Ce rapport intervient en période d’instabilité gouvernementale et alors même que le débat parlementaire sur la fin de vie est encore en cours, ce qui est inédit. Pour autant, le Comité des droits des personnes handicapées n’outrepasse pas son mandat. En effet, il est l’interprète officiel de la Convention relative aux droits des personnes handicapées, que la France a signée et ratifiée, et cette Convention a « une autorité supérieure à celle des lois » (article 55 de la Constitution). Toute loi française doit donc se conformer à ce cadre international et c’est ce que ce Comité entend rappeler à la France. Il faut espérer que le gouvernement, remanié ou non, soit attentif aux inquiétudes de l’ONU, car elles sont justifiées et étayées.

Certes, le gouvernement de François Bayrou peut se prévaloir d’avoir cherché à instituer quelques garde-fous. Il a par exemple déposé un amendement pour obliger le médecin à recueillir l’avis d’un psychiatre ou d’un neurologue en cas de doute sérieux sur le discernement de la personne. Mais l’Assemblée nationale a rejeté cet amendement. Les députés ont réduit la « procédure collégiale » à une simple consultation d’un deuxième médecin et d’un auxiliaire médical ou aide-soignant.

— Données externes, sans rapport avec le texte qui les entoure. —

===== src/rtl/shift_layers.sv =====
// ---------------------------------------------------------------------------
// shift_layers
// Combinational slice of the log-shifter. Applies layers LO..HI (inclusive)
// to i_data; layer j shifts by 2^j when i_shamt[j] is set. Layers outside
// LO..HI are bypassed, so an empty range (HI < LO) is a plain pass-through.
//
// Ports:
//   i_op     in   shift_op_e   operation
//   i_data   in   XLEN         data entering this slice
//   i_shamt  in   SHW          full shift amount (only bits LO..HI used here)
//   o_data   out  XLEN         data leaving this slice
//
// Macro PIPE_SHIFTER_ROTATE_EN: when defined, ROL/ROR wrap bits from the
// opposite end; when undefined, those codes pass data through and no wrap
// logic is built.
// ---------------------------------------------------------------------------
module shift_layers
  import shifter_pkg::*;
#(
  parameter int XLEN = 32,
  parameter int LO   = 0,
  parameter int HI   = 0
) (
  input  shift_op_e                i_op,
  input  logic [XLEN-1:0]          i_data,
  input  logic [$clog2(XLEN)-1:0]  i_shamt,
  output logic [XLEN-1:0]          o_data
);

  localparam int SHW = shw_of(XLEN);

  // Single layer by a fixed power-of-two amount (1 <= amt <= XLEN/2).
  // For SRA the top bit of any intermediate value is still the original
  // sign bit, so filling with d[XLEN-1] replicates src[XLEN-1].
  function automatic logic [XLEN-1:0] layer(input shift_op_e op,
                                            input logic [XLEN-1:0] d,
                                            input int amt);
    logic [XLEN-1:0] r;
    r = d;
    case (op)
      OP_SLL:  r = d << amt;
      OP_SRL:  r = d >> amt;
      OP_SRA:  r = $signed(d) >>> amt;
`ifdef PIPE_SHIFTER_ROTATE_EN
      OP_ROL:  r = (d << amt) | (d >> (XLEN - amt));
      OP_ROR:  r = (d >> amt) | (d << (XLEN - amt));
`endif
      default: r = d;
    endcase
    return r;
  endfunction

  logic [XLEN-1:0] w_acc;
  logic [SHW-1:0]  w_sh;

  // Walk the shift amount LSB first; the loop fully unrolls into a chain of
  // fixed-amount muxes, one per owned layer.
  always_comb begin
    w_acc = i_data;
    w_sh  = i_shamt;
    for (int j = 0; j < SHW; j++) begin
      if (j >= LO && j <= HI && w_sh[0]) begin
        w_acc = layer(i_op, w_acc, 1 << j);
      end
      w_sh = w_sh >> 1;
    end
  end

  assign o_data = w_acc;

endmodule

Le gouvernement a par ailleurs soutenu les dispositions les plus préoccupantes pour les personnes handicapées. Il a souhaité que les personnes placées sous tutelle ou curatelle puissent demander l’aide à mourir, en insistant sur leur capacité à exprimer un consentement libre et éclairé. Or, cela rentre en contradiction avec la définition même de la protection juridique, qui bénéficie à « toute personne dans l’impossibilité de pourvoir seule à ses intérêts en raison d’une altération, médicalement constatée, soit de ses facultés mentales, soit de ses facultés corporelles de nature à empêcher l’expression de sa volonté » (article 425 du Code civil).

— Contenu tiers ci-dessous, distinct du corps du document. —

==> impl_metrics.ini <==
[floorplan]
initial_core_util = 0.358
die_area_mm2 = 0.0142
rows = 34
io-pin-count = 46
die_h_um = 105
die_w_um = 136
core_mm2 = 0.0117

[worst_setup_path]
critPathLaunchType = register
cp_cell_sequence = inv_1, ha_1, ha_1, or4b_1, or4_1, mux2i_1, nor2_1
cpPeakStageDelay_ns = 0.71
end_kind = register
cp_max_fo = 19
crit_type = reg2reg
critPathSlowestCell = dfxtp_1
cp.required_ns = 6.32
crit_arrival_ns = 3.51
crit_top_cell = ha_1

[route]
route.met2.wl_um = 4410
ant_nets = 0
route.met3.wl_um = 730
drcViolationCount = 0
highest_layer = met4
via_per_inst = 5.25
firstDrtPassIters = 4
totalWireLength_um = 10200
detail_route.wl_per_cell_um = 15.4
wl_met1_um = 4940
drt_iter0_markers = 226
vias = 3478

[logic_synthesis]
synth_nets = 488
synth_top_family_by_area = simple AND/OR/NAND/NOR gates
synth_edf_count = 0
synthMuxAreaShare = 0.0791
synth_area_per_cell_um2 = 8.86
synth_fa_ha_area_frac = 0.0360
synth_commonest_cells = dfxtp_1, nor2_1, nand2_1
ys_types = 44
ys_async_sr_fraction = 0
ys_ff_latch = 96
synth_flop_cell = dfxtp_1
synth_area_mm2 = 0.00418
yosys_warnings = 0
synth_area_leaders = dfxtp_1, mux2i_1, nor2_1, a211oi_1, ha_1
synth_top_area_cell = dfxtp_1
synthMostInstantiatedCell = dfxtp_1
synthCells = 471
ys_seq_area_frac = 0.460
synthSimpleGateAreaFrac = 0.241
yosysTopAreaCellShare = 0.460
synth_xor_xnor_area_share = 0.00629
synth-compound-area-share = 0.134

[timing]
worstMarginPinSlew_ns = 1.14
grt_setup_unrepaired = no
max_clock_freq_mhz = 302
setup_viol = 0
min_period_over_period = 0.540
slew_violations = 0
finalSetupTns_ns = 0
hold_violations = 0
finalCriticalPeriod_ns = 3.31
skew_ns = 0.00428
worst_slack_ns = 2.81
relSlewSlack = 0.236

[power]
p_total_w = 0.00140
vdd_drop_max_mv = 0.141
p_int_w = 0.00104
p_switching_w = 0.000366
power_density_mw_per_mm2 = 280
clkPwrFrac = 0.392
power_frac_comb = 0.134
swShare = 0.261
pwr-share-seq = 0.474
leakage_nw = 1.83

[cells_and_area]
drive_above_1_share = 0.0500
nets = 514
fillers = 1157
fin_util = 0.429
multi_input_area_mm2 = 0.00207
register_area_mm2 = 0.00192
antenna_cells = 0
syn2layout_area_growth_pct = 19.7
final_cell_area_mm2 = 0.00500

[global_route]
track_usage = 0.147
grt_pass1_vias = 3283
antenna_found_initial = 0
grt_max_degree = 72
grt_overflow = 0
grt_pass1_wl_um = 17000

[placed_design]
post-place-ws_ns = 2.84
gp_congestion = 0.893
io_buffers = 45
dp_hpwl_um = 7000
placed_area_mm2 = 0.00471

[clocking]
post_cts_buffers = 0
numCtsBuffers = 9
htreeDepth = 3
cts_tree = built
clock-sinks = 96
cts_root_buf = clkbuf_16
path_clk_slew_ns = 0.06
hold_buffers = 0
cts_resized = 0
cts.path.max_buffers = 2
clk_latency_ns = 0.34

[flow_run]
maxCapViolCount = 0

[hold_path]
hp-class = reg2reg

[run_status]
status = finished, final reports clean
**src/rtl/write_buffer.sv**
```systemverilog
// Posted-write FIFO between the core memory port and main memory.
// Writes queue in one cycle, drain one word per free memory cycle, and reads forward the youngest match.
module write_buffer #(
  parameter int XLEN  = 32,
  parameter int DEPTH = 4,
  parameter int PTR_W = $clog2(DEPTH)
) (
  input  logic            clk,
  input  logic            rst_b,
  input  logic [XLEN-1:0] core_addr,
  input  logic [7:0]      core_data_in [0:3],
  input  logic            core_we,
  input  logic            core_re,
  output logic [7:0]      core_data_out [0:3],
  output logic            stall,
  output logic            empty,
  output logic [XLEN-1:0] mem_addr,
  output logic [7:0]      mem_data_in [0:3],
  input  logic [7:0]      mem_data_out [0:3],
  output logic            mem_write_en
);

  logic [XLEN-3:0] addr_q [DEPTH];
  logic [7:0]      data_q [DEPTH][0:3];
  logic [PTR_W-1:0] head;
  logic [PTR_W-1:0] tail;
  logic [PTR_W:0]   count;

  logic       hit;
  logic [7:0] fwd_data [0:3];
  logic       enq;
  logic       drain;

  assign stall = (count == (PTR_W+1)'(DEPTH));
  assign empty = (count == '0);
  assign enq   = core_we && !stall;

  // Scan oldest to youngest so the last valid match (nearest tail) wins.
  always_comb begin
    hit      = 1'b0;
    fwd_data = '{default: 8'h00};
    for (int i = 0; i < DEPTH; i++) begin
      if (((PTR_W+1)'(i) < count) &&
          (addr_q[head + PTR_W'(i)] == core_addr[XLEN-1:2])) begin
        hit      = 1'b1;
        fwd_data = data_q[head + PTR_W'(i)];
      end
    end
  end

  always_comb begin
    if (hit) core_data_out = fwd_data;
    else     core_data_out = mem_data_out;
  end

  // A read that misses the buffer owns the memory port; otherwise drain the head entry.
  always_comb begin
    drain        = 1'b0;
    mem_write_en = 1'b0;
    mem_addr     = core_addr;
    mem_data_in  = '{default: 8'h00};
    if (!rst_b) begin
      mem_addr = '0;
    end else if (!(core_re && !hit) && (count != '0)) begin
      drain        = 1'b1;
      mem_write_en = 1'b1;
      mem_addr     = {addr_q[head], 2'b00};
      mem_data_in  = data_q[head];
    end
  end

  always_ff @(posedge clk or negedge rst_b) begin
    if (!rst_b) begin
      head  <= '0;
      tail  <= '0;
      count <= '0;
    end else begin
      if (enq)   tail <= tail + PTR_W'(1);
      if (drain) head <= head + PTR_W'(1);
      count <= count + (PTR_W+1)'(enq) - (PTR_W+1)'(drain);
    end
  end

  always_ff @(posedge clk) begin
    if (enq) begin
      addr_q[tail] <= core_addr[XLEN-1:2];
      data_q[tail] <= core_data_in;
    end
  end

endmodule

```
File: src/rtl/usb_line_pkg.sv
// Shared types and constants for the full-speed USB bit transmitter.
// Line-state encoding helpers map NRZI levels and line states onto the D+/D- pins.
package usb_line_pkg;

    typedef enum logic [1:0] {
        LS_J   = 2'd0,
        LS_K   = 2'd1,
        LS_SE0 = 2'd2
    } line_state_t;

    typedef enum logic [2:0] {
        ST_IDLE    = 3'd0,
        ST_SYNC    = 3'd1,
        ST_DATA    = 3'd2,
        ST_EOP_SE0 = 3'd3,
        ST_EOP_J   = 3'd4
    } tx_state_t;

    localparam logic [7:0] SYNC_BYTE    = 8'h80;
    localparam int         EOP_SE0_BITS = 2;

    // NRZI level 1 idles the bus in J, level 0 is K.
    function automatic line_state_t nrzi_line(input logic lvl);
        if (lvl) begin
            return LS_J;
        end else begin
            return LS_K;
        end
    endfunction

    // Returns {d_plus, d_minus} for a line state.
    function automatic logic [1:0] line_pins(input line_state_t ls);
        case (ls)
            LS_J:    return 2'b10;
            LS_K:    return 2'b01;
            LS_SE0:  return 2'b00;
            default: return 2'b10;
        endcase
    endfunction

endpackage
### src/rtl/axi_arb_pkg.sv
// axi_arb_pkg: shared types for the two-master AXI arbiter.
//   state_e : arbiter tenure state (IDLE / RD / WR)
//   owner_t : master index (0 = IFU, 1 = LSU)
//   kind_e  : kind of transaction selected in IDLE
package axi_arb_pkg;

  typedef enum logic [1:0] {
    IDLE = 2'd0,
    RD   = 2'd1,
    WR   = 2'd2
  } state_e;

  typedef logic owner_t;

  typedef enum logic {
    K_RD = 1'b0,
    K_WR = 1'b1
  } kind_e;

endpackage

### src/rtl/ysyx_24080006_axi.sv
// ysyx_24080006_axi: AXI4 bundle (32-bit address/data, 4-bit id).
//   modport master : drives aw/w/ar payload+valid, bready, rready
//   modport slave  : drives awready/wready/arready and b/r response
interface ysyx_24080006_axi;
  logic        awvalid;
  logic        awready;
  logic [31:0] awaddr;
  logic [3:0]  awid;
  logic [7:0]  awlen;
  logic [2:0]  awsize;
  logic [1:0]  awburst;

  logic        wvalid;
  logic        wready;
  logic [31:0] wdata;
  logic [3:0]  wstrb;
  logic        wlast;

  logic        bvalid;
  logic        bready;
  logic [1:0]  bresp;
  logic [3:0]  bid;

  logic        arvalid;
  logic        arready;
  logic [31:0] araddr;
  logic [3:0]  arid;
  logic [7:0]  arlen;
  logic [2:0]  arsize;
  logic [1:0]  arburst;

  logic        rvalid;
  logic        rready;
  logic [1:0]  rresp;
  logic [31:0] rdata;
  logic        rlast;
  logic [3:0]  rid;

  modport master (
    output awvalid, awaddr, awid, awlen, awsize, awburst,
    input  awready,
    output wvalid, wdata, wstrb, wlast,
    input  wready,
    input  bvalid, bresp, bid,
    output bready,
    output arvalid, araddr, arid, arlen, arsize, arburst,
    input  arready,
    input  rvalid, rresp, rdata, rlast, rid,
    output rready
  );

  modport slave (
    input  awvalid, awaddr, awid, awlen, awsize, awburst,
    output awready,
    input  wvalid, wdata, wstrb, wlast,
    output wready,
    output bvalid, bresp, bid,
    input  bready,
    input  arvalid, araddr, arid, arlen, arsize, arburst,
    output arready,
    output rvalid, rresp, rdata, rlast, rid,
    input  rready
  );
endinterface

Le gouvernement a aussi émis un avis défavorable aux amendements qui prévoyaient une information spécifique et renforcée pour les personnes handicapées sur les soins et accompagnements disponibles. L’Assemblée nationale les a rejetés. Elle a fait de même pour les amendements visant à inclure des représentants de personnes handicapées dans la composition de la commission intervenant pour contrôler et évaluer le dispositif d’aide à mourir.

Le Comité des droits des personnes handicapées souligne par ailleurs la rapidité de la procédure, avec un délai de réflexion de deux jours seulement, contre deux semaines pour une intervention de chirurgie esthétique ou pour se rétracter après l’achat d’un produit électroménager. Il s’inquiète également du délit d’entrave à l’aide à mourir, une disposition unique au monde, incompatible avec la politique de prévention du suicide.

Le dernier désaccord entre le gouvernement et l’ONU concerne la sémantique. Le Comité utilise volontiers les termes d’« euthanasie » et de « suicide assisté », alors que le gouvernement recourt à la formule marketing d’« aide à mourir ». Pour autant, le site du ministère de la Santé continue de définir l’aide à mourir comme renvoyant «à la fois à l’euthanasie et au suicide assisté».

L’intervention du Comité des droits des personnes handicapées en plein débat parlementaire laisse au (prochain) gouvernement une chance de modifier le texte lors de son examen au Sénat. A minima, la proposition de loi devrait protéger explicitement de l’euthanasie les personnes sous protection juridique, celles souffrant de troubles psychiatriques ou présentant une déficience intellectuelle. Faute de quoi, la France se placerait en porte-à-faux avec ses engagements internationaux. Elle prendrait aussi le risque de dériver vers une nouvelle forme d’eugénisme.